Because the dataset in which I wish to find clusters contains a mix of numerical and categorical variables, I'm using the k-prototypes algorithm to compute centroids. By default, the method defines a distance between two data points as a (weighted) sum of (i) the L2 distance between their numerical vector components and (ii) the number of categorical elements on which the two observations differ (matching distance).
This default definition of distance can be modified. In my case, I wish to modify the numerical component of the distance. Specifically, I wish to replace L2 with L1 (Manhattan distance). I do it as follows:
import numpy as np
from kmodes.kprototypes import KPrototypes
def L1(a, b):
return np.sum(np.abs(a-b), axis=1)
model = KPrototypes(n_clusters=20, gamma=1, num_dissim=L1, init='Cao')

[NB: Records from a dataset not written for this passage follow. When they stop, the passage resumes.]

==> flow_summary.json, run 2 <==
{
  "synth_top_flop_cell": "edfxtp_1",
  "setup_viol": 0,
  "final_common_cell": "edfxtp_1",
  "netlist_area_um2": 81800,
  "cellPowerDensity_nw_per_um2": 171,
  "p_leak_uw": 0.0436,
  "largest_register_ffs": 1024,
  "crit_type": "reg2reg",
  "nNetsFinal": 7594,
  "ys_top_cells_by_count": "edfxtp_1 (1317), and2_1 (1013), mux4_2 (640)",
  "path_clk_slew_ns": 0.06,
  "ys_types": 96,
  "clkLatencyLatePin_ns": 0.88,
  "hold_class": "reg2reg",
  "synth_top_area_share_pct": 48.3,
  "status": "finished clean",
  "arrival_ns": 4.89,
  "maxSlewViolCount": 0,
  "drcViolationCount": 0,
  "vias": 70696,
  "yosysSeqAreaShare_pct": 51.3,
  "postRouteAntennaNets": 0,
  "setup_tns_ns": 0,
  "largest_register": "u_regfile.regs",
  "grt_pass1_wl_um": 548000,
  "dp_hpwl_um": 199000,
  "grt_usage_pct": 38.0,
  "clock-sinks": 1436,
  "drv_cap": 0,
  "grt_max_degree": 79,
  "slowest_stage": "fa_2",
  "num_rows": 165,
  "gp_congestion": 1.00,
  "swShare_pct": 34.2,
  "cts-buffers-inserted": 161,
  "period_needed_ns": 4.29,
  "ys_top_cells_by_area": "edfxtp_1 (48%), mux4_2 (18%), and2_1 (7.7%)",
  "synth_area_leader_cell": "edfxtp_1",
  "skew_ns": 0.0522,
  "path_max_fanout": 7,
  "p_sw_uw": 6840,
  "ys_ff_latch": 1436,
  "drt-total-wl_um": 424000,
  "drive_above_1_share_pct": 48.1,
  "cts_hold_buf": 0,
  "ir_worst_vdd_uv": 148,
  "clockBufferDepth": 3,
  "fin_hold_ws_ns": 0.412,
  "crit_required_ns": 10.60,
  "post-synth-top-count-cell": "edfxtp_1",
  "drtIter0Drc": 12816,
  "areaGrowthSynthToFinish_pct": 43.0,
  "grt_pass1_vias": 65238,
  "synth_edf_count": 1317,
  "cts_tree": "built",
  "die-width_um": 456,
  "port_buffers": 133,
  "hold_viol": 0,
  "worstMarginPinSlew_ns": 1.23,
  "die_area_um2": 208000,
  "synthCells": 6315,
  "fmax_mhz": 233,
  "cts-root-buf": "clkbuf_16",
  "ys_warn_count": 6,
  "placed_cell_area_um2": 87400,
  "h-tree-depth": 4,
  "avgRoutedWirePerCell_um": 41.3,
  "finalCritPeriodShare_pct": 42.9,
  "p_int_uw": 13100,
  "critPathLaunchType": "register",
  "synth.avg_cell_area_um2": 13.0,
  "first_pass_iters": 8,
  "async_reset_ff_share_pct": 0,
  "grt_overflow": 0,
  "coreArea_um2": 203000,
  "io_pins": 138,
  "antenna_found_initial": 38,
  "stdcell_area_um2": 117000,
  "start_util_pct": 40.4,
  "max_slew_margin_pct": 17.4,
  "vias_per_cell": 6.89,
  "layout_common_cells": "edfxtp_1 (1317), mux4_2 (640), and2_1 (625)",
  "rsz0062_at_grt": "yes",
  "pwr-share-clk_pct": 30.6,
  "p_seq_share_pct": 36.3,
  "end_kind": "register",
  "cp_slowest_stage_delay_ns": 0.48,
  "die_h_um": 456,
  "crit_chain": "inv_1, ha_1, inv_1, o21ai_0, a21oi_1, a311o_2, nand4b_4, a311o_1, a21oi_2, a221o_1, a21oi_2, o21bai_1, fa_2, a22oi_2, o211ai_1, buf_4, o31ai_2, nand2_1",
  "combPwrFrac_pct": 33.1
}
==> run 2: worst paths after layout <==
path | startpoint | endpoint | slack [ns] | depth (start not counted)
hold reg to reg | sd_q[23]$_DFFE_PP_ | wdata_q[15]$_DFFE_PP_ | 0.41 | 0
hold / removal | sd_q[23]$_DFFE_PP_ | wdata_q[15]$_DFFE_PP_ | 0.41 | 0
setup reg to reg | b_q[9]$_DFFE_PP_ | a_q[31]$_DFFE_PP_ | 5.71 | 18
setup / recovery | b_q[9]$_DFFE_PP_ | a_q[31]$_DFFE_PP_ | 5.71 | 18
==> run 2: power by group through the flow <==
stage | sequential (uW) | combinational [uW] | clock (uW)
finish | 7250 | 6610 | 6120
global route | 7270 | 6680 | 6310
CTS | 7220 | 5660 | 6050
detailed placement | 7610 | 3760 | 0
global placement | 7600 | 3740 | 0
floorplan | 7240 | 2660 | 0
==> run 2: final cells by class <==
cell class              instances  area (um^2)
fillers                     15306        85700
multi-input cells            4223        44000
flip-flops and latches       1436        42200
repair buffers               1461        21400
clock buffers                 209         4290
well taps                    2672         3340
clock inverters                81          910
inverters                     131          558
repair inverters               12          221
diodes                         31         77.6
This design comes from an exercise in tuning for small area on the open sky130 flow, not from production work. The RTL was checked by simulation tests, not by an equivalence proof against the original design. Power figures rest on the tool's default switching activity, not on a simulated workload.

File: flow/config.mk
export PLATFORM = sky130hd
export DESIGN_NAME = bsr_scheduler
export DESIGN_NICKNAME = bsr_scheduler
export VERILOG_FILES = /design/flow/design.v
export SDC_FILE = /design/flow/constraint.sdc
export NUM_CORES = 4
export LEC_CHECK = 0
export CAP_MARGIN = 20
export CORE_MARGIN = 2
export CORE_UTILIZATION = 40
export PLACE_DENSITY = 0.6
export SLEW_MARGIN = 20
File: flow/constraint.sdc
create_clock -name core_clock -period 4.0 [get_ports {clk_gated}]
set_input_delay 0.8000 -clock core_clock [delete_from_list [all_inputs] [get_ports {clk_gated}]]
set_output_delay 0.8000 -clock core_clock [all_outputs]
set_load 0.01 [all_outputs]
From an optimization exercise on the open Yosys and OpenROAD flow, aimed at small area; shortcuts taken in it are not production practice. In this exercise RTL edits were held to simulation tests only and were not proved equivalent to the original. No activity file was given, so power comes from the tool's default toggle rates.

// riscvCore
module riscvCore #(
	parameter int memAddrWidth = 12
) (
	input  logic                    CLK,
	input  logic                    RSTn,
	input  logic [31:0]             iMemDi,
	input  logic [31:0]             dMemDi,
	input  logic [31:0]             rfRd1,
	input  logic [31:0]             rfRd2,
	output logic                    iMemCsn,
	output logic [memAddrWidth-1:0] iMemAddr,
	output logic                    dMemCsn,
	output logic [31:0]             dMemDout,
	output logic [memAddrWidth-1:0] dMemAddr,
	output logic                    dMemWen,
	output logic [3:0]              dMemBe,
	output logic                    rfWe,
	output logic [4:0]              rfRa1,
	output logic [4:0]              rfRa2,
	output logic [4:0]              rfWa1,
	output logic [31:0]             rfWd,
	output logic                    halt,
	output logic [31:0]             numInst,
	output logic [31:0]             outputPort
);
==> flow/config.mk <==
export PLATFORM = sky130hd
export DESIGN_NAME = riscvCore
export DESIGN_NICKNAME = riscvCore
export VERILOG_FILES = /design/flow/design.v
export SDC_FILE = /design/flow/constraint.sdc
export NUM_CORES = 4
export LEC_CHECK = 0
export ABC_AREA = 1
export CAP_MARGIN = 20
export CORE_MARGIN = 2
export CORE_UTILIZATION = 55
export SETUP_SLACK_MARGIN = 0.1
export SLEW_MARGIN = 20
==> flow/constraint.sdc <==
create_clock -name core_clock -period 12.0 [get_ports {CLK}]
set_input_delay 2.4000 -clock core_clock [delete_from_list [all_inputs] [get_ports {CLK}]]
set_output_delay 2.4000 -clock core_clock [all_outputs]
set_load 0.01 [all_outputs]
standard.sh (not shown) runs the stock make flow with config.mk's settings and CLKGATE_MAP_FILE= SYNTH_SCRIPT=/design/flow/synth_recipe.tcl, a recipe that flattens the netlist after the stock synthesis.
==> flow/flow/run.sh <==
#!/bin/bash
# Standard ORFS layout, with two changes to how it is made:
#  - synthesis maps with an area-oriented ABC script (amap) and without the
#    full-adder extraction step;
#  - port buffers use the smallest buffer cell.
set -euo pipefail
W=$PWD
rm -rf scripts_local
cp -r "$FLOW_HOME/scripts" scripts_local
cp flow/abc_area.script scripts_local/abc_area.script
bash standard.sh SCRIPTS_DIR="$W/scripts_local" ADDER_MAP_FILE= \
	"BUFFER_PORTS_ARGS=-buffer_cell sky130_fd_sc_hd__buf_1" finish > flow_make.log 2>&1
==> flow/flow/abc_area.script <==
strash
dch -f
amap
topo
stime -c
buffer -c
upsize -c -D 6000
dnsize -c -D 6000
The baseline finished with timing, DRC and antenna clean.
What follows belongs to an exercise in optimizing a design on an open flow for small area, a short achievable clock period and few clock cycles; a production flow would make more cautious choices. The RTL was checked by simulation tests, not by an equivalence proof against the original design. No activity file was given, so power comes from the tool's default toggle rates.

==> design/flow/design.v <==
package iiea_pkg;
    localparam int DATA_W = 32;
    localparam int IDX_W  = 5;
    localparam int KIND_W = 2;
    localparam int STS_W  = 2;
    localparam int CNT_W  = 5;
    localparam logic [KIND_W-1:0] KIND_READ   = 2'd0;
    localparam logic [KIND_W-1:0] KIND_INSERT = 2'd1;
    localparam logic [KIND_W-1:0] KIND_ERASE  = 2'd2;
    localparam logic [STS_W-1:0] ST_OK    = 2'd0;
    localparam logic [STS_W-1:0] ST_RANGE = 2'd1;
    localparam logic [STS_W-1:0] ST_FULL  = 2'd2;
    localparam logic [STS_W-1:0] ST_EMPTY = 2'd3;
    localparam logic signed [DATA_W-1:0] RD_FAIL = -32'sd1;
    typedef struct packed {
        logic accept;     
        logic step;       
        logic commit;     
        logic load_out;   
    } t_ctrl_cmd;
    typedef struct packed {
        logic busy;       
        logic out_free;   
    } t_dp_sts;
endpackage
module iiea_ram #(
    parameter int WIDTH = 32,
    parameter int DEPTH = 16
) (
    input  logic                     i_clk,
    input  logic                     i_we,
    input  logic [$clog2(DEPTH)-1:0] i_waddr,
    input  logic [WIDTH-1:0]         i_wdata,
    input  logic                     i_re,
    input  logic [$clog2(DEPTH)-1:0] i_raddr,
    output logic [WIDTH-1:0]         o_rdata
);
    logic [WIDTH-1:0] r_mem [DEPTH];
    logic [WIDTH-1:0] r_rdata;
    always_ff @(posedge i_clk) begin
        if (i_we) begin
            r_mem[i_waddr] <= i_wdata;
        end
    end
    always_ff @(posedge i_clk) begin
        if (i_re) begin
            r_rdata <= r_mem[i_raddr];
        end
    end
    assign o_rdata = r_rdata;
endmodule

Things then work fine when I call the instance's fit method: centroids are found, and clusters are built. However, when I try to save the model fit as a pickle file I get the following error:
_pickle.PicklingError: Can't pickle <function L1 at 0x7f43d3306d08>: attribute lookup L1 on __main__ failed
Based on this thread Python multiprocessing PicklingError: Can't pickle <type 'function'> and on the fact that the model is saved without trouble when using the default distance function (L2 + matching), I suspect that the error might be due to L1 being a custom function, i.e. not a part of the Python module. I've looked into the source code of the package but couldn't find an implementation of the Manhattan distance. Am I missing something? How come such a commonly used distance isn't part of the module?